Not really, rather than storing an array, a parametrized tensor just calls fn(params) when you access its .data attribute. I suppose repeatedly retrieving the data might be slightly slower... but it may even be cached, can't remember!

chris-n-self commented 3 years ago

Thanks, that's great. The reason I thought it might work to leave the tensors unparameterised was because of the else of the if isinstance(t, PTensor): check in the inject_ function in optimise.py:

def inject_(arrays, tn):
    for t in tn:
        for tag in t.tags:
            match = variable_finder.match(tag)
            if match is not None:
                i = int(match.groups(1)[0])

                if isinstance(t, PTensor):
                    t.params = arrays[i]
                else:
                    t.modify(data=arrays[i])

                break

Purely out of interest, would it have also worked to bound the optimisation parameters in some way so that t.modify(data=arrays[i]) stays valid?

chris-n-self commented 3 years ago

Sort of related to this (though this is maybe getting off track from the original issue) I have wondered about how to hack the TNOptimizer class to allow two different parameterised tensors to share an optimisation parameter. Would it work to edit the parse_network_to_backend function to assign the same variable_tag to tensors that share one of the "optimise over" tags passed?

def parse_network_to_backend(tn, tags, constant_tags, to_constant):
    tn_ag = tn.copy()
    variables = []

    variable_tag = "__VARIABLE{}__"

    for t in tn_ag:
        # check if tensor has any of the constant tags
        if t.tags & constant_tags:
            t.modify(apply=to_constant)
            continue

        # if tags are specified only optimize those tagged
        if tags and not (t.tags & tags):
            t.modify(apply=to_constant)
            continue

        if isinstance(t, PTensor):
            data = t.params
        else:
            data = t.data

        # jax doesn't like numpy.ndarray subclasses...
        if isinstance(data, qarray):
            data = data.A

        # append the raw data but mark the corresponding tensor for reinsertion
        variables.append(data)
        t.add_tag(variable_tag.format(len(variables) - 1))

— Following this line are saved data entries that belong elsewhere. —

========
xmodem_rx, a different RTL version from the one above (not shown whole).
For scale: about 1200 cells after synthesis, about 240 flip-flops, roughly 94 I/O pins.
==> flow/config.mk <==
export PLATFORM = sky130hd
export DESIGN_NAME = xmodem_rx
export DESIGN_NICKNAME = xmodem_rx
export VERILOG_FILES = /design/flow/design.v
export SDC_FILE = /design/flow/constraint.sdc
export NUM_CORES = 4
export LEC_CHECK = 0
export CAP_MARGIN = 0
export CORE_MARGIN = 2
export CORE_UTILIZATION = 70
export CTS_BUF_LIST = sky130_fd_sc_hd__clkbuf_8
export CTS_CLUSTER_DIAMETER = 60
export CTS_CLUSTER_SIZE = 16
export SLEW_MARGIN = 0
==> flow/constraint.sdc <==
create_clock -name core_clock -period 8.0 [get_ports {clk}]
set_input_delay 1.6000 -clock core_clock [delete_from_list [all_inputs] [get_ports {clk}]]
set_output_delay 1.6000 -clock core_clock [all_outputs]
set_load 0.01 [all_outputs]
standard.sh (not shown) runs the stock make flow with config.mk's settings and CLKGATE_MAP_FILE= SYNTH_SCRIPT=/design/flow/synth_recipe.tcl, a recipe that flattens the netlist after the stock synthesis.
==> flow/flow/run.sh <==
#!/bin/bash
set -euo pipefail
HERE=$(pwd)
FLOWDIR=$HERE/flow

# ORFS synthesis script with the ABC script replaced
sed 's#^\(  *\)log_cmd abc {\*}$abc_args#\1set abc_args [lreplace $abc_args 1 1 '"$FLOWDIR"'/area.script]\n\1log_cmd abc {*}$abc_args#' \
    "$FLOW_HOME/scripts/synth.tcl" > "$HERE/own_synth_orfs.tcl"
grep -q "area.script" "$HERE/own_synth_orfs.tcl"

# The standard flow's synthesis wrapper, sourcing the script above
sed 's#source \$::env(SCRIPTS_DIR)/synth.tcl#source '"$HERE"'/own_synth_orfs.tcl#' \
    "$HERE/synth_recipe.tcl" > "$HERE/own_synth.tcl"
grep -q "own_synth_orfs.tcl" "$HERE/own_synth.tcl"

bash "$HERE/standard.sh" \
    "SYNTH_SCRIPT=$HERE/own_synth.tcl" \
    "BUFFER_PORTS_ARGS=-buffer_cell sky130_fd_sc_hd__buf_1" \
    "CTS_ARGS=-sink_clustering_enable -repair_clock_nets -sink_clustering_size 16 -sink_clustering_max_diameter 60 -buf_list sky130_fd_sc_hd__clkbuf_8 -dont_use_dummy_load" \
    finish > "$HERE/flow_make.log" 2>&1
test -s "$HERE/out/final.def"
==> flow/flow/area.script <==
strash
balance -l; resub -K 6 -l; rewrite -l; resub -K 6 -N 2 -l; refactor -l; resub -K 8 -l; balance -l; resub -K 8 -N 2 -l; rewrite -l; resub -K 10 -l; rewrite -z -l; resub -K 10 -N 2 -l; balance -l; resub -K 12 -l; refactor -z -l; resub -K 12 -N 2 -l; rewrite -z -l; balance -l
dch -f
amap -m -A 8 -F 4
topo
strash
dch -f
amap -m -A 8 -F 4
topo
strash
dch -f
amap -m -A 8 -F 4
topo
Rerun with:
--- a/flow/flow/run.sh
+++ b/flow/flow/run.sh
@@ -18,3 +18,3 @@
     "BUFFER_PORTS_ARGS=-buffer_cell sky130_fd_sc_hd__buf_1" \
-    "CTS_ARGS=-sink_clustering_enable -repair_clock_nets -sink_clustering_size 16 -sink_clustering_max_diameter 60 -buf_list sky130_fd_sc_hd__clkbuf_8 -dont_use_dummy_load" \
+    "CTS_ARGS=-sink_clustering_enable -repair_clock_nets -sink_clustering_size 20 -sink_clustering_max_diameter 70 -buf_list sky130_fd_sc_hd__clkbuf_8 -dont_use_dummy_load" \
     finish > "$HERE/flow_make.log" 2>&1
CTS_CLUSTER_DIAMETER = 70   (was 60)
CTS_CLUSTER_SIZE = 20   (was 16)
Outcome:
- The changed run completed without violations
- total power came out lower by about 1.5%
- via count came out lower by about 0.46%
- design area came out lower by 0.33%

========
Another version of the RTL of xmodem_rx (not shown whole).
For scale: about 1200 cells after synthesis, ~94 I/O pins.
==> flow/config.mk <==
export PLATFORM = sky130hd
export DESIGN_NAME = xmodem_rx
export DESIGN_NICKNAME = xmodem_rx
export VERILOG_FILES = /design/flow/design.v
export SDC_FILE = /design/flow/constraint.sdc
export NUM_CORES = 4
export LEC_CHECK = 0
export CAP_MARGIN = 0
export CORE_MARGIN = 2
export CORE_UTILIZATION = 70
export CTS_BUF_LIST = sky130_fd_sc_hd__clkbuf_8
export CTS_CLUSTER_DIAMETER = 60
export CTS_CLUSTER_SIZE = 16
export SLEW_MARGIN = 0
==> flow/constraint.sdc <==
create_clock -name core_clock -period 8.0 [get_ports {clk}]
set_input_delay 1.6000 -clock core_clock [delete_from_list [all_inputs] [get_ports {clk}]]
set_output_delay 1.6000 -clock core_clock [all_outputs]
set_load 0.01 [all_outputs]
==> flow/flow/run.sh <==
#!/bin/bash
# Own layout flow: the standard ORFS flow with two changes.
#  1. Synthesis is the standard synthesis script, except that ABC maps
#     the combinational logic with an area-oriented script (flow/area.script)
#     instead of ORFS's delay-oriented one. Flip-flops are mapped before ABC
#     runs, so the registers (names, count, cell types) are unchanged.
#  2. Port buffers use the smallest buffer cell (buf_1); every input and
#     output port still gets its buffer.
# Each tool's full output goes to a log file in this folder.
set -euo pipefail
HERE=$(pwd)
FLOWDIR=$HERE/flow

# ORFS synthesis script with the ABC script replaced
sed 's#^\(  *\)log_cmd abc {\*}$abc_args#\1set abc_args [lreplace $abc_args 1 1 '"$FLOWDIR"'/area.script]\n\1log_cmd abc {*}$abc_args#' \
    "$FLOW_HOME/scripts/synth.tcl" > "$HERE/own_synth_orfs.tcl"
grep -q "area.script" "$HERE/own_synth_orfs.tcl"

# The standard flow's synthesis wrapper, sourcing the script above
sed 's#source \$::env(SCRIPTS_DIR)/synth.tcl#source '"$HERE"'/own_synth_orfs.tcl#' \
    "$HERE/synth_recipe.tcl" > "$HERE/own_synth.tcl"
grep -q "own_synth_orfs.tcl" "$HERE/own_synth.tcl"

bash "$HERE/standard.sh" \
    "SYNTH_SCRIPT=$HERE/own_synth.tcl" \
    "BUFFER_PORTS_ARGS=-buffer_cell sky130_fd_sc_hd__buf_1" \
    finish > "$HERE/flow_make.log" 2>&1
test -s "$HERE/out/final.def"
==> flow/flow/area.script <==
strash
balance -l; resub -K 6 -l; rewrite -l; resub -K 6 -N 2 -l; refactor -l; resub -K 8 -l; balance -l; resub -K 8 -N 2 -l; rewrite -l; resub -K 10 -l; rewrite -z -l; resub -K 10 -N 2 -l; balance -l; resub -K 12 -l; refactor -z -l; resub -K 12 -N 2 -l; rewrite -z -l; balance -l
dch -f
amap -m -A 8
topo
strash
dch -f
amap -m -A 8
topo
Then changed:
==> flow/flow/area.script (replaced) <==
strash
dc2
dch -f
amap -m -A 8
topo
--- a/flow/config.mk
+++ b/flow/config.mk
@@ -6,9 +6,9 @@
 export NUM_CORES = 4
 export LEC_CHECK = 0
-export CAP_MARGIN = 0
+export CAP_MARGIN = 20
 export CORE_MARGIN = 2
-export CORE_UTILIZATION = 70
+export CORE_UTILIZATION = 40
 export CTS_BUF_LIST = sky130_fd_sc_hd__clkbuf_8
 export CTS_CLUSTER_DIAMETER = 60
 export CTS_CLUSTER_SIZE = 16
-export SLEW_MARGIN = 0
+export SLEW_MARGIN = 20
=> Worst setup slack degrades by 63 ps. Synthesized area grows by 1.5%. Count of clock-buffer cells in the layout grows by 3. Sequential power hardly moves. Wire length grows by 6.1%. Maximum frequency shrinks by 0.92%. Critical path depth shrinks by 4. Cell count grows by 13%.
From an optimization exercise on the open Yosys and OpenROAD flow, aimed at a short achievable clock period and few clock cycles; shortcuts taken in it are not production practice. Only simulation tests tie the RTL to the original design; equivalence was not proved.

Setup of lane 4:
==> flow/design.v (excerpt) <==
module ad57xx_ctrl (
    input  wire        clk,
    input  wire        rst,            
    input  wire        cfg_dual,       
    input  wire        cfg_readback,   
    input  wire        req_valid,
    output wire        req_ready,
    input  wire [3:0]  req_op,
    input  wire [1:0]  req_kind,
    input  wire [2:0]  req_sel,
    input  wire [2:0]  req_tag,
    input  wire [15:0] req_val,
    input  wire [2:0]  req_ch,
    input  wire        req_on,
    input  wire [15:0] req_value,
    input  wire [3:0]  req_cfg,
    input  wire [2:0]  req_range,
    input  wire [15:0] req_raw,
    output reg         rsp_valid,
    output reg  [1:0]  rsp_result,
    output reg  [2:0]  rsp_tag,
    output reg  [23:0] rsp_data,
    output reg  [7:0]  rsp_terr,
    output wire        tx_valid,
    output wire        tx_xfer,
    output wire [23:0] tx_frame,
    input  wire        tx_done,
    input  wire        tx_err,
    input  wire [7:0]  tx_ecode,
    input  wire [23:0] tx_rx
);
Size: roughly 200 flip-flops, about 0.0080 mm2 of cells after synthesis.
export LEC_CHECK = 0
export ABC_CLOCK_PERIOD_IN_PS = 1500
export CAP_MARGIN = 20
export CORE_MARGIN = 2
export CORE_UTILIZATION = 40
export PLACE_DENSITY = 0.6
export SETUP_SLACK_MARGIN = 4.0
export SLEW_MARGIN = 20
create_clock -name core_clock -period 6.0 [get_ports {clk}]
standard.sh (not shown) runs the stock make flow with config.mk's settings and CLKGATE_MAP_FILE= SYNTH_SCRIPT=/design/flow/synth_recipe.tcl, a recipe that flattens the netlist after the stock synthesis.
==> flow/flow/run.sh <==
#!/bin/bash
# Layout flow: the standard layout (standard.sh: ORFS synthesis through
# finish, unchanged scripts and settings), with one difference: the slow
# stacked-PMOS cells (3- and 4-input OR/NOR, and the AOI/OAI cells with three
# or four inputs in series) are added
# to the platform's don't-use list, so that neither ABC nor the resizer
# places them on the request-decode paths.  Registers are untouched: the
# don't-use list only names combinational cells.
set -euo pipefail
here=$(cd "$(dirname "${BASH_SOURCE[0]}")" && pwd)
du="$(tr '\n' ' ' < "$here/dont_use_platform.txt") $(tr '\n' ' ' < "$here/dont_use_slow.txt")"
bash standard.sh "DONT_USE_CELLS=$du" finish > standard_flow.log 2>&1
test -f out/final.def
Other scripts of this flow, unchanged in this note and not shown: flow/flow/dont_use_platform.txt, flow/flow/dont_use_slow.txt
Testbench counts of lane 4, summed over its fixed seeds: cycles 64,223.
Edits applied to the flow inputs when going from lane 4 to lane 1:
-- flow/design.v --
<<< lane 4, line 315
                            rx[2:0] | {3{rx_bad}}};
    wire [23:0] next_frame = frame_q[23] ? XCHG_FRAME : {8'h10, rx_new};
    always @(posedge clk) begin
        if (!busy) begin
            txx <= 1'b0;
            txf <= (req_valid || pend) ? f_frame : 24'd0;
        end else if (tx_done) begin
            txx <= frame_q[23];
            txf <= next_frame;
        end else begin
            txx <= xfer_q;
            txf <= frame_q;
        end
    end
    always @(posedge clk) begin
>>> lane 1, line 315
                            rx[2:0] | {3{rx_bad}}};
    wire [23:0] next_frame = frame_q[23] ? XCHG_FRAME : {8'h10, rx_new};
    wire        t_hold = busy && !tx_done;
    wire        t_next = busy && tx_done;
    wire        t_p    = !busy && usep;
    wire        t_x    = !busy && !usep;
    wire        t_xr   = t_x && !released;
    wire        t_vd   = o[2] && !o[1] && !o[0];                   
    wire        t_sp   = !o[2] && o[1] && o[0] && !p_rb;           
    wire [23:0] txf_d, frm_d;
    assign txf_d[23:16] = ({8{t_hold}} & frame_q[23:16]) | ({8{t_next}} & next_frame[23:16]) |
                          ({8{t_p}} & a_frame[23:16]) | ({8{t_xr}} & x_frame[23:16]);
    assign txf_d[15:4]  = ({12{t_hold}} & frame_q[15:4]) | ({12{t_next}} & next_frame[15:4]) |
                          ({12{t_p}} & a_frame[15:4]) |
                          ({12{t_xr && t_vd}} & req_value[15:4]) |
                          ({12{t_xr && t_sp}} & pwr_shadow[15:4]);
    assign txf_d[3:0]   = ({4{t_hold}} & frame_q[3:0]) | ({4{t_next}} & next_frame[3:0]) |
                          ({4{t_p}} & a_frame[3:0]) | ({4{t_xr}} & x_frame[3:0]);
    assign frm_d[23:16] = ({8{t_hold}} & txf[23:16]) | ({8{t_next}} & next_frame[23:16]) |
                          ({8{t_p}} & a_frame[23:16]) | ({8{t_x}} & x_frame[23:16]);
    assign frm_d[15:4]  = ({12{t_hold}} & txf[15:4]) | ({12{t_next}} & next_frame[15:4]) |
                          ({12{t_p}} & a_frame[15:4]) |
                          ({12{t_x && t_vd}} & req_value[15:4]) |
                          ({12{t_x && t_sp}} & pwr_shadow[15:4]);
    assign frm_d[3:0]   = ({4{t_hold}} & txf[3:0]) | ({4{t_next}} & next_frame[3:0]) |
                          ({4{t_p}} & a_frame[3:0]) | ({4{t_x}} & x_frame[3:0]);
    always @(posedge clk) begin
        txf     <= txf_d;
        frame_q <= frm_d;
        if (!busy)
            txx <= 1'b0;
        else if (tx_done)
            txx <= frame_q[23];
        else
            txx <= xfer_q;
    end
    always @(posedge clk) begin
<<< lane 4, line 374
            rsp_terr   <= 8'd0;
            xfer_q     <= 1'b0;
            frame_q    <= f_frame;
            last_q     <= f_last;
            spw_q      <= f_spw;
>>> lane 1, line 396
            rsp_terr   <= 8'd0;
            xfer_q     <= 1'b0;
            last_q     <= f_last;
            spw_q      <= f_spw;
<<< lane 4, line 393
            rsp_terr   <= tx_err ? tx_ecode : 8'd0;
            if (tx_done) begin
                frame_q <= next_frame;
                if (frame_q[23]) begin
                    xfer_q  <= 1'b1;
>>> lane 1, line 414
            rsp_terr   <= tx_err ? tx_ecode : 8'd0;
            if (tx_done) begin
                if (frame_q[23]) begin
                    xfer_q  <= 1'b1;
==> notes.md <==
Taking lane 4 as the reference, in lane 1 setup slack shows an increase of 0.10 ns, minimum clock period decreased by 0.10 ns relative to the old numbers. XOR/XNOR share of the synthesized area: lane 4 vs lane 1 — no meaningful difference. Lane 4 → lane 1: utilization was more or less identical, number of inserted filler cells in the final layout comparable. Going from lane 4 to lane 1, number of clock-tree buffers in the layout picked up an extra 1, hold slack shrank by 0.0073 ns.
Testbench counts of lane 1, summed over its fixed seeds: cycles 64,223.

## port drivers added, routing unchanged
No port has a modelled driver above. Below, the same layouts with a new extraction and two added sets of constraints.
Step 1, drivers: a clkbuf_16 drives clk and a buf_2 each remaining input, both assumed.
Step 2 times the ports against the registers' clock, not the clock port: input delays grow and output delays shrink by t, the midpoint of the rising clock arrivals with the driver on.
a / b / c = ideal / step 1 / step 2; a / b = the first two.
run | shift t [ns] | slack for setup (ns) | hold WS [ns] | worst setup path at the end | worst register clock-pin slew, ns
lane 4 | 0.486 | 3.791 / 3.798 / 3.312 | 0.439 / 0.439 / 0.439 | input to register | 0.08 / 0.08
lane 1 | 0.473 | 3.891 / 3.826 / 3.353 | 0.432 / 0.432 / 0.432 | input to register | 0.08 / 0.08
After both steps setup and hold are still met in every run listed. The setup slack of lane 1, which loses most, moves by -0.065 ns with the drivers and by -0.538 ns with both steps.
Source: an optimization exercise on an open RTL-to-GDS flow (aim: small area). Production flows keep margins and buffers that such runs may drop.
Only simulation tests tie the RTL to the original design; equivalence was not proved.
The flow treats the clock pin as an ideal source, which a real chip does not have.
Power is estimated from default activity; no workload was simulated.

==> module gbn_sender, before the edit <==
module gbn_sender (
    input  wire         clk,
    input  wire         rst,
    input  wire         start,
    output wire         src_next,
    input  wire         src_rsp,
    input  wire         src_exh,
    input  wire         src_last,
    input  wire [7:0]   src_len,
    input  wire [239:0] src_data,
    output wire         src_seek,
    output wire [11:0]  src_seek_idx,
    output wire         tx_valid,
    output wire [263:0] tx_frame,
    input  wire         tx_ready,
    input  wire         tx_err,
    output wire         rx_req,
    input  wire         rx_rsp,
    input  wire         rx_err,
    input  wire         rx_timeout,
    input  wire         rx_short,
    input  wire [23:0]  rx_hdr,
    output wire         ev_valid,
    output wire         ev_kind,
    output wire [2:0]   ev_seq,
    output wire         done,
    output wire         fault,
    output wire [3:0]   cause
);
    localparam [4:0] S_IDLE  = 5'b0_0000,
                     S_TOP   = 5'b0_0001,   
                     S_RWD   = 5'b0_0010,   
                     S_RSND  = 5'b0_0011,   
                     S_REQN  = 5'b0_0100,   
                     S_REQO  = 5'b0_0101,   
                     S_WAIT  = 5'b0_0110,   
                     S_EV    = 5'b0_0111,   
                     S_TXN   = 5'b0_1000,   
                     S_TXO   = 5'b0_1001,   
                     S_RSY   = 5'b0_1010,   
                     S_DONE  = 5'b0_1011,
                     S_SKT   = 5'b0_1100;   
    localparam [4:0] F_SHORT    = 5'b1_0001, F_FIELD     = 5'b1_0010,
                     F_SRC_ZERO = 5'b1_0011, F_CH_SEND   = 5'b1_0100,
                     F_CH_RECV  = 5'b1_0101, F_UNDERFLOW = 5'b1_0110,
                     F_OVERFLOW = 5'b1_0111, F_SRC_PROTO = 5'b1_1000;
    reg  [4:0]   state;
    reg  [2:0]   ns;          
    reg  [2:0]   outs;        
    reg  [11:0]  sent;        
    reg  [2:0]   k;           
    reg          do_nothing, resend, send_eot, src_done;
    reg  [239:0] pay;
    reg  [4:0]   len;
    wire outs_zero = (outs == 3'd0);
    wire in_tx = (state == S_TXN) || (state == S_TXO);
    assign src_next     = (state == S_REQN) || (state == S_REQO);
    assign src_seek     = (state == S_RSND) || (state == S_SKT);
    assign src_seek_idx = sent;
    assign tx_valid     = in_tx;
    wire [2:0] tx_seq   = ns;
    assign tx_frame     = {pay, 3'd0, len, 5'd0, tx_seq, 6'd0, send_eot, 1'b1};
    assign rx_req       = (state == S_WAIT);
    assign ev_valid     = (state == S_EV);
    assign ev_kind      = send_eot;
    assign ev_seq       = k;
    assign done         = (state == S_DONE);
    assign fault        = state[4];
    assign cause        = state[3:0] & {4{state[4]}};
    wire load_d = src_next;
    wire hold   = in_tx;
    genvar g;
    generate
        for (g = 0; g < 30; g = g + 1) begin : g_pay
            wire m = load_d && (src_len[4:0] > g);
            always @(posedge clk)
                pay[8*g +: 8] <= (src_data[8*g +: 8] & {8{m}}) | (pay[8*g +: 8] & {8{hold}});
        end
    endgenerate
    always @(posedge clk)
        len <= (src_len[4:0] & {5{load_d}}) | (len & {5{hold}});
    wire [2:0] rx_seq  = rx_hdr[10:8];
    wire rx_illegal = (rx_hdr[7:2] != 6'd0) || (rx_hdr[15:11] != 5'd0) ||
                      (rx_hdr[23:16] > 8'd30);
    wire [1:0] rx_kind = rx_hdr[1:0];
    wire [2:0] left    = ns + ~k;             
    wire found         = (left < outs);
    wire late          = src_done && (outs < 3'd6) && (sent[2:0] == k);
    wire acked_zero    = (sent[11:3] == 9'd0) && (sent[2:0] == outs);
    always @(posedge clk) begin
        if (rst) begin
            state      <= S_IDLE;
            ns         <= 3'd0;
            outs       <= 3'd0;
            sent       <= 12'd0;
            do_nothing <= 1'b0;
            resend     <= 1'b0;
            send_eot   <= 1'b0;
            src_done   <= 1'b0;
        end else begin
            case (state)
                S_IDLE:
                    if (start)
                        state <= S_TOP;
                S_TOP:
                    if (send_eot)
                        state <= S_TXN;
                    else if (!do_nothing && !src_done && (outs != 3'd7))
                        state <= S_REQN;
                    else if (resend) begin
                        k     <= 3'd0;
                        state <= S_RWD;
                    end else
                        state <= S_WAIT;
                S_RWD:
                    if (k != outs) begin
                        sent <= sent - 12'd1;
                        ns   <= ns - 3'd1;
                        k    <= k + 3'd1;
                    end else begin
                        k     <= 3'd0;
                        state <= S_RSND;
                    end
                S_RSND:
                    if (k != outs)
                        state <= S_REQO;
                    else begin
                        resend <= 1'b0;
                        state  <= S_WAIT;
                    end
                S_REQN, S_REQO:
                    if (src_rsp) begin
                        if (src_exh) begin
                            if (state == S_REQN) begin
                                src_done <= 1'b1;
                                state    <= S_TOP;
                            end else
                                state    <= F_SRC_PROTO;
                        end else if (src_len == 8'd0)
                            state <= F_SRC_ZERO;
                        else if (src_len > 8'd30)
                            state <= F_SRC_PROTO;
                        else if ((state == S_REQN) && (sent == 12'hFFF))
                            state <= F_OVERFLOW;
                        else if (state == S_REQN) begin
                            src_done <= src_last;
                            state    <= S_TXN;
                        end else
                            state    <= S_TXO;
                    end
                S_TXN, S_TXO:
                    if (tx_ready) begin
                        if (tx_err)
                            state <= F_CH_SEND;
                        else if (send_eot)
                            state <= S_WAIT;
                        else begin
                            sent <= sent + 12'd1;
                            if (state == S_TXN) begin
                                outs  <= outs + 3'd1;
                                ns    <= ns + 3'd1;
                                state <= S_TOP;
                            end else begin
                                ns    <= ns + 3'd1;
                                k     <= k + 3'd1;
                                state <= S_RSND;
                            end
                        end
                    end
                S_WAIT:
                    if (rx_rsp) begin
                        k <= rx_seq;
                        if (rx_err)
                            state <= F_CH_RECV;
                        else if (rx_timeout) begin
                            if (!send_eot) begin
                                if (!outs_zero && !do_nothing)
                                    resend <= 1'b1;
                                if (outs_zero) begin
                                    do_nothing <= 1'b0;
                                    if (src_done)
                                        send_eot <= 1'b1;
                                end
                            end
                            state <= S_TOP;
                        end else if (rx_short)
                            state <= F_SHORT;
                        else if (rx_illegal)
                            state <= F_FIELD;
                        else if (send_eot) begin
                            if (rx_kind == 2'd2)
                                state <= S_EV;
                            else if (acked_zero)
                                state <= F_UNDERFLOW;
                            else begin
                                send_eot <= 1'b0;
                                state    <= S_RSY;
                            end
                        end else if ((rx_kind == 2'd0) && !do_nothing)
                            state <= S_EV;
                        else
                            state <= S_TOP;
                    end
                S_EV:
                    if (send_eot)
                        state <= S_DONE;
                    else if (found) begin
                        outs  <= left;
                        state <= S_TOP;
                    end else if (late) begin
                        outs  <= 3'd0;
                        state <= S_TOP;
                    end else if (acked_zero)
                        state <= F_UNDERFLOW;
                    else
                        state <= S_RSY;
                S_RSY: begin
                    sent <= sent - 12'd1;
                    if (!outs_zero)
                        outs <= outs - 3'd1;
                    else
                        state <= S_SKT;
                end
                S_SKT: begin
                    ns         <= k;
                    src_done   <= 1'b0;
                    do_nothing <= 1'b1;
                    state      <= S_TOP;
                end
                default: ;
            endcase
        end
    end
endmodule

    return tn_ag, variables
jcmgray commented 3 years ago

Regarding the PTensor, I'm not sure I totally understand the question but maybe let me elaborate what happens: setting parametrize=True puts PTensor instances in the TN. When the optimizer is working out how large the total vector space is, it takes either the raw array size or the params size, so e.g. for the same gate unparam'd/param'd arrays[i] will be generally different sizes.

Purely out of interest, would it have also worked to bound the optimisation parameters in some way so that t.modify(data=arrays[i]) stays valid?

I think not generally - if you consider e.g. a rotation, the param space is smaller (a single angle) but generates 2x2 complex matrix - there's at least no simple way (i.e. x in [-b ,b]) to bound the entries of the matrix directly.

jcmgray commented 3 years ago

Regarding linking tensor optimizations, I think it would be pretty much that simple. One just needs a way to cleanly specify that all tags in e.g. optimize_together=[...] should be... optimized together. That would be a neat addition.

chris-n-self commented 3 years ago

I think not generally - if you consider e.g. a rotation, the param space is smaller (a single angle) but generates 2x2 complex matrix - there's at least no simple way (i.e. x in [-b ,b]) to bound the entries of the matrix directly.

Ah, I think I see the difference now, thanks

chris-n-self commented 3 years ago

Regarding linking tensor optimizations, I think it would be pretty much that simple. One just needs a way to cleanly specify that all tags in e.g. optimize_together=[...] should be... optimized together. That would be a neat addition.

If I had a go at implementing this, do you have any preference about what the new kwarg should be called? I was thinking potentially shared_tags to keep it consistent with the tags, constant_tags names. Also, would there then be any tests that need to be updated for this addition?